┌────────

What follows belongs to an exercise in optimizing a design on an open flow for small area, a short achievable clock period and few clock cycles per item; a production flow would make more cautious choices.
In this exercise RTL edits were held to simulation tests only and were not proved equivalent to the original.

job 101:
## casub_flit_enc
module casub_flit_enc (
    input  wire        clk,
    input  wire        rst,         
    input  wire        in_valid,
    output wire        in_ready,
    input  wire [63:0] in_data,
    output wire        out_valid,
    input  wire        out_ready,
    output wire [63:0] out_data,
    output wire        out_last
);
For scale: ~2800 cells after synthesis, ~140 I/O pins.
export LEC_CHECK = 0
export CAP_MARGIN = 20
export CORE_MARGIN = 2
export CORE_UTILIZATION = 40
export PLACE_DENSITY = 0.6
export SLEW_MARGIN = 20
create_clock -name core_clock -period 10.0 [get_ports {clk}]
standard.sh (not shown) runs the stock make flow with config.mk's settings and CLKGATE_MAP_FILE= SYNTH_SCRIPT=/design/flow/synth_recipe.tcl, a recipe that flattens the netlist after the stock synthesis.
==> flow/flow/run.sh <==
#!/bin/bash
# The standard layout, except:
#  - synthesis is ORFS's synthesis script unchanged, but ABC maps with
#    flow/abc_map.script (area-oriented mapping with no up-sizing; the timing
#    repair later sizes the critical paths) and the 3-input XOR/XNOR cells are
#    added to DONT_USE_CELLS for this step. Registers are mapped by the same
#    dfflibmap pass, so their names and cell types match the standard synthesis.
set -euo pipefail
DU="sky130_fd_sc_hd__probe_p_8 sky130_fd_sc_hd__probec_p_8 sky130_fd_sc_hd__lpflow_bleeder_1 sky130_fd_sc_hd__lpflow_clkbufkapwr_1 sky130_fd_sc_hd__lpflow_clkbufkapwr_16 sky130_fd_sc_hd__lpflow_clkbufkapwr_2 sky130_fd_sc_hd__lpflow_clkbufkapwr_4 sky130_fd_sc_hd__lpflow_clkbufkapwr_8 sky130_fd_sc_hd__lpflow_clkinvkapwr_1 sky130_fd_sc_hd__lpflow_clkinvkapwr_16 sky130_fd_sc_hd__lpflow_clkinvkapwr_2 sky130_fd_sc_hd__lpflow_clkinvkapwr_4 sky130_fd_sc_hd__lpflow_clkinvkapwr_8 sky130_fd_sc_hd__lpflow_decapkapwr_12 sky130_fd_sc_hd__lpflow_decapkapwr_3 sky130_fd_sc_hd__lpflow_decapkapwr_4 sky130_fd_sc_hd__lpflow_decapkapwr_6 sky130_fd_sc_hd__lpflow_decapkapwr_8 sky130_fd_sc_hd__lpflow_inputiso0n_1 sky130_fd_sc_hd__lpflow_inputiso0p_1 sky130_fd_sc_hd__lpflow_inputiso1n_1 sky130_fd_sc_hd__lpflow_inputiso1p_1 sky130_fd_sc_hd__lpflow_inputisolatch_1 sky130_fd_sc_hd__lpflow_isobufsrc_1 sky130_fd_sc_hd__lpflow_isobufsrc_16 sky130_fd_sc_hd__lpflow_isobufsrc_2 sky130_fd_sc_hd__lpflow_isobufsrc_4 sky130_fd_sc_hd__lpflow_isobufsrc_8 sky130_fd_sc_hd__lpflow_isobufsrckapwr_16 sky130_fd_sc_hd__lpflow_lsbuf_lh_hl_isowell_tap_1 sky130_fd_sc_hd__lpflow_lsbuf_lh_hl_isowell_tap_2 sky130_fd_sc_hd__lpflow_lsbuf_lh_hl_isowell_tap_4 sky130_fd_sc_hd__lpflow_lsbuf_lh_isowell_4 sky130_fd_sc_hd__lpflow_lsbuf_lh_isowell_tap_1 sky130_fd_sc_hd__lpflow_lsbuf_lh_isowell_tap_2 sky130_fd_sc_hd__lpflow_lsbuf_lh_isowell_tap_4  sky130_fd_sc_hd__xor3_1 sky130_fd_sc_hd__xor3_2 sky130_fd_sc_hd__xor3_4 sky130_fd_sc_hd__xnor3_1 sky130_fd_sc_hd__xnor3_2 sky130_fd_sc_hd__xnor3_4"
cp -r "$FLOW_HOME/scripts" myscripts
cp flow/abc_map.script myscripts/abc_speed.script
bash standard.sh SCRIPTS_DIR="$PWD/myscripts" "DONT_USE_CELLS=$DU" synth > flow_synth.log 2>&1
bash standard.sh SETUP_SLACK_MARGIN=6.6 'BUFFER_PORTS_ARGS=-buffer_cell sky130_fd_sc_hd__buf_1' CTS_CLUSTER_SIZE=22 CTS_CLUSTER_DIAMETER=100 POST_GLOBAL_ROUTE_TCL=$PWD/flow/recover_area.tcl finish > flow_standard.log 2>&1
==> flow/flow/recover_area.tcl <==
puts "area recovery: start"
set_propagated_clock [all_clocks]
estimate_parasitics -global_routing
set ws0 [sta::worst_slack_cmd max]
puts "area recovery: worst slack [format %.4f [expr {$ws0 * 1e9}]] ns"
report_design_area
global_route -start_incremental
set db [ord::get_db]
set kept 0
set tried 0
foreach inst [[ord::get_db_block] getInsts] {
  set m [[$inst getMaster] getName]
  if {![regexp {^(sky130_fd_sc_hd__[a-z0-9]+)_([0-9]+)$} $m -> base sz]} continue
  if {$sz <= 1} continue
  if {[regexp {dfxtp|edfxtp|dfrtp|clkbuf|clkinv|tap|fill|decap|conb|dly} $base]} continue
  set name [$inst getName]
  if {[regexp {^(input|output|clkbuf|clkload)} $name]} continue
  set new ""
  foreach s {0 1 2 4 6 8} {
    if {$s >= $sz} break
    if {[$db findMaster "${base}_$s"] ne "NULL"} { set new "${base}_$s"; break }
  }
  if {$new eq ""} continue
  incr tried
  replace_cell $name $new
  if {[sta::worst_slack_cmd max] < $ws0} {
    replace_cell $name $m
  } else {
    incr kept
  }
}
puts "area recovery: down-sized $kept of $tried gates"
global_route -end_incremental
estimate_parasitics -global_routing
repair_design_helper
global_route -start_incremental
detailed_placement
global_route -end_incremental
estimate_parasitics -global_routing
puts "area recovery: worst slack [format %.4f [expr {[sta::worst_slack_cmd max] * 1e9}]] ns"
report_design_area
check_placement -verbose
write_guides $::env(RESULTS_DIR)/route.guide
Other scripts of this flow, unchanged in this note and not shown: flow/flow/abc_map.script
Job 101: it failed with a tool error in 5_1_grt, so there are no final results.
Testbench counts of job 101, summed over its fixed seeds: cycles 12,296, flits 384.
Changes in job 102 relative to job 101:
-- flow/flow/run.sh --
<<< job 101, line 11
cp flow/abc_map.script myscripts/abc_speed.script
bash standard.sh SCRIPTS_DIR="$PWD/myscripts" "DONT_USE_CELLS=$DU" synth > flow_synth.log 2>&1
bash standard.sh SETUP_SLACK_MARGIN=6.6 'BUFFER_PORTS_ARGS=-buffer_cell sky130_fd_sc_hd__buf_1' CTS_CLUSTER_SIZE=22 CTS_CLUSTER_DIAMETER=100 POST_GLOBAL_ROUTE_TCL=$PWD/flow/recover_area.tcl finish > flow_standard.log 2>&1
>>> job 102, line 11
cp flow/abc_map.script myscripts/abc_speed.script
bash standard.sh SCRIPTS_DIR="$PWD/myscripts" "DONT_USE_CELLS=$DU" synth > flow_synth.log 2>&1
bash standard.sh SETUP_SLACK_MARGIN=6.6 'BUFFER_PORTS_ARGS=-buffer_cell sky130_fd_sc_hd__buf_1' CTS_CLUSTER_SIZE=22 CTS_CLUSTER_DIAMETER=100 finish > flow_standard.log 2>&1
removed: flow/flow/recover_area.tcl
--- outcome ---
Job 102 was carried through to the last stage, and its layout satisfied the timing, design-rule and antenna checks. Job 102 -> job 101: post-synthesis average cell area delta 0, exact match. Cell area reported after detailed placement across job 102 and job 101: no real change. There was hardly any difference in post-synthesis share of cell area spent on xor and xnor gates between job 101 and job 102.

## the reference run
casub_flit_enc, a different RTL version from the one above (not shown whole).
Size: ~31000 µm² of cells after synthesis.
==> flow/config.mk <==
export PLATFORM = sky130hd
export DESIGN_NAME = casub_flit_enc
export DESIGN_NICKNAME = casub_flit_enc
export VERILOG_FILES = /design/flow/design.v
export SDC_FILE = /design/flow/constraint.sdc
export NUM_CORES = 4
export LEC_CHECK = 0
export CAP_MARGIN = 20
export CORE_MARGIN = 2
export CORE_UTILIZATION = 40
export PLACE_DENSITY = 0.6
export SLEW_MARGIN = 20
==> flow/constraint.sdc <==
create_clock -name core_clock -period 10.0 [get_ports {clk}]
set_input_delay 2.0000 -clock core_clock [delete_from_list [all_inputs] [get_ports {clk}]]
set_output_delay 2.0000 -clock core_clock [all_outputs]
set_load 0.01 [all_outputs]
==> flow/flow/run.sh <==
#!/bin/bash
set -euo pipefail
bash standard.sh SETUP_SLACK_MARGIN=6.8 finish > flow_standard.log 2>&1
The reference run finished end to end and its layout was clean on timing, DRC and antenna.
Testbench counts of the reference run, summed over its fixed seeds: cycles 12,296, flits 384.
Here is what was changed in the inputs of the trial run compared with the reference run.
==> flow/flow/run.sh <==
#!/bin/bash
# The standard layout, except:
#  - synthesis is ORFS's synthesis script unchanged but with the ABC mapping
#    script replaced by flow/abc_map.script (area-oriented mapping that keeps
#    the XOR networks of the RTL); registers are mapped by the same dfflibmap
#    pass, so names and cell types match the standard synthesis;
set -euo pipefail
MARGIN=6.4
cp -r "$FLOW_HOME/scripts" myscripts
cp flow/abc_map.script myscripts/abc_speed.script
cp flow/abc_map.script myscripts/abc_area.script
bash standard.sh SCRIPTS_DIR="$PWD/myscripts" synth > flow_synth.log 2>&1
bash standard.sh SETUP_SLACK_MARGIN=$MARGIN finish > flow_standard.log 2>&1
==> flow/flow/abc_map.script (new file) <==
strash
dch
map -a
topo
stime -c
Notes after the runs:
Min ratio of final minimum period to clock period across the reference run and the trial run: the reference run
Count of multi-input combinational gates up about 26% in the trial run wrt the reference run
In the metrics for the reference run and the trial run, the one carrying the higher routed wire length is the trial run.

Setup of job 6553:
casub_flit_enc again, from the RTL that the note above started with.
Settings: LEC_CHECK=0, CAP_MARGIN=20, CORE_MARGIN=2, CORE_UTILIZATION=40, PLACE_DENSITY=0.6, SLEW_MARGIN=20; clock period 10.0 ns.
==> flow/flow/run.sh <==
#!/bin/bash
set -euo pipefail
bash standard.sh SETUP_SLACK_MARGIN=6 finish > flow_standard.log 2>&1
Testbench counts of job 6553, summed over its fixed seeds: cycles 12,296, flits 384.
Inputs modified between job 6553 and job 6875:
==> flow/flow/run.sh <==
#!/bin/bash
# The standard layout, except:
#  - synthesis is ORFS's synthesis script unchanged but with the ABC mapping
#    script replaced by flow/abc_map.script (area-oriented mapping, then
#    buffering and sizing); registers are mapped by the same dfflibmap pass,
#    so their names and cell types match the standard synthesis;
set -euo pipefail
cp -r "$FLOW_HOME/scripts" myscripts
cp flow/abc_map.script myscripts/abc_speed.script
cp flow/abc_map.script myscripts/abc_area.script
bash standard.sh SCRIPTS_DIR="$PWD/myscripts" synth > flow_synth.log 2>&1
bash standard.sh SETUP_SLACK_MARGIN=6.4 'BUFFER_PORTS_ARGS=-buffer_cell sky130_fd_sc_hd__buf_1' finish > flow_standard.log 2>&1
==> flow/flow/abc_map.script (new file) <==
strash
dch -f
amap
buffer -c
topo
upsize -c
dnsize -c
[summary]
- NOTE: proportion of layout cells with a drive suffix above 1 in job 6875 exceeds that of job 6553
- Relative to job 6553, standard cell area after detailed placement has decreased by about 7% in job 6875.
- The uppermost metal layer occupied by signal nets comes out met5 in one run and met4 in the other, namely in job 6875 and job 6553 respectively.
- Relative to job 6553, job 6875 degrades final wirelength.
- Setup fix buffers added after clock tree synthesis on job 6875 is up relative to job 6553.
- When job 6875 is set beside job 6553, its aggregate global-route resource usage turns out to be 19 points larger.
Relative to job 6875, the following input files were edited for job 7947:
==> flow/flow/run.sh <==
#!/bin/bash
set -euo pipefail
bash standard.sh SETUP_SLACK_MARGIN=6.4 'BUFFER_PORTS_ARGS=-buffer_cell sky130_fd_sc_hd__buf_1' finish > flow_standard.log 2>&1
removed: flow/flow/abc_map.script
==> comparison <==
- Re number of well taps: job 6875 and job 7947 aren't equal, and the lower value belongs to job 6875.
- The lower clock buffer and inverter area fraction after layout of job 6875 and job 7947 is in job 6875.
- Job 7947 vs job 6875, inverter count went down by 552.
For job 239, these inputs were changed with respect to job 7947:
==> flow/flow/run.sh <==
#!/bin/bash
# The standard layout, except:
#  - synthesis is ORFS's synthesis script unchanged but with the ABC mapping
#    script replaced by flow/abc_map.script (area-oriented mapping that keeps
#    the XOR networks of the RTL); registers are mapped by the same dfflibmap
#    pass, so names and cell types match the standard synthesis;
set -euo pipefail
MARGIN=6.4
cp -r "$FLOW_HOME/scripts" myscripts
cp flow/abc_map.script myscripts/abc_speed.script
cp flow/abc_map.script myscripts/abc_area.script
bash standard.sh SCRIPTS_DIR="$PWD/myscripts" synth > flow_synth.log 2>&1
bash standard.sh SETUP_SLACK_MARGIN=$MARGIN finish > flow_standard.log 2>&1
==> flow/flow/abc_map.script (new file) <==
strash
dch -f
amap
[summary]
- [compare] base=job 7947 new=job 239: multi-input gate share of total cell area down 15 points, highest fanout seen on the critical path dropped 1, worst hold-check slack moved down, global-route wire length before repair grew by about 70%.
- Critical path capture point: out_q[62] -> job 7947, out_q[20] -> job 239
- A startpoint of the worst setup timing path of out_q[32] is what job 7947 shows, while out_q[7] belongs to job 239.
- As far as sequential cell count goes, job 239 and job 7947 are indistinguishable; the numbers are identical.
- Area added between synthesis and finish (higher): job 239
- Delta (job 239 minus job 7947): overall routing resource usage saw an increase.
- Relative to job 7947, synthesized cell area has decreased by 11% in job 239.
The following lists how job 1985 was set up differently from job 239:
==> flow/flow/run.sh <==
#!/bin/bash
set -euo pipefail
bash standard.sh SETUP_SLACK_MARGIN=6.4 'BUFFER_PORTS_ARGS=-buffer_cell sky130_fd_sc_hd__buf_1' 'CTS_BUF_LIST=sky130_fd_sc_hd__clkbuf_8' finish > flow_standard.log 2>&1
removed: flow/flow/abc_map.script
Changes observed in job 1985 relative to job 239: via density per instance decreased by 27% relative to the old numbers, number of clock-tree buffers in the layout saw an increase, layout overhead on the synthesized area fell by 60 points.
Final cell count without fillers: job 1985 < job 239
In the reports for job 239 and job 1985, the smaller post-DP HPWL belongs to job 1985.
Compared with job 239, job 1985 shows a floorplan die height that is 6.1% higher.
Between job 239 and job 1985, overall fraction of global-route tracks in use decreased.

==> what the ideal ports hide <==
No port has a modelled driver above. Below, the same layouts with a new extraction and two added sets of constraints. Step 1 assumes that a clkbuf_16 drives the clock port and a buf_2 every other input. Step 2, shift: input delay + t, output delay - t, t = (earliest + latest rising clock arrival at the registers) / 2. This alone moves slack from input paths to output paths. a / b / c = ideal ports / drivers / drivers and shift; a / b = the first two.
| run | t, ns | setup WS [ns] | worst hold slack (ns) | worst register clock-pin slew, ns |
|---|---|---|---|---|
| job 102 | 0.610 | 6.499 / 6.499 / 6.160 | 0.469 / 0.469 / 0.469 | 0.10 / 0.10 |
| the reference run | 0.635 | 6.644 / 6.578 / 6.238 | 0.472 / 0.472 / 0.472 | 0.06 / 0.06 |
| the trial run | 0.648 | 6.363 / 6.344 / 5.955 | 0.451 / 0.451 / 0.451 | 0.07 / 0.07 |
| job 6553 | 0.638 | 6.075 / 6.010 / 6.043 | 0.471 / 0.471 / 0.471 | 0.07 / 0.07 |
| job 6875 | 0.679 | 6.096 / 6.096 / 5.818 | 0.463 / 0.463 / 0.463 | 0.06 / 0.06 |
| job 7947 | 0.632 | 6.276 / 6.276 / 5.983 | 0.474 / 0.474 / 0.474 | 0.06 / 0.06 |
| job 239 | 0.696 | 6.038 / 6.038 / 5.750 | 0.466 / 0.466 / 0.466 | 0.07 / 0.07 |
| job 1985 | 0.734 | 6.288 / 6.288 / 5.860 | 0.475 / 0.475 / 0.475 | 0.07 / 0.07 |
After both steps every run listed still meets setup and hold. For job 1985, which loses most, drivers alone change the setup slack by 0.000 ns; drivers and shift together by -0.428 ns.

└────────

*Exercise brief*
Show each line of the records above containing "points".

*Response to the exercise*
- When job 6875 is set beside job 6553, its aggregate global-route resource usage turns out to be 19 points larger.
- [compare] base=job 7947 new=job 239: multi-input gate share of total cell area down 15 points, highest fanout seen on the critical path dropped 1, worst hold-check slack moved down, global-route wire length before repair grew by about 70%.
Changes observed in job 1985 relative to job 239: via density per instance decreased by 27% relative to the old numbers, number of clock-tree buffers in the layout saw an increase, layout overhead on the synthesized area fell by 60 points.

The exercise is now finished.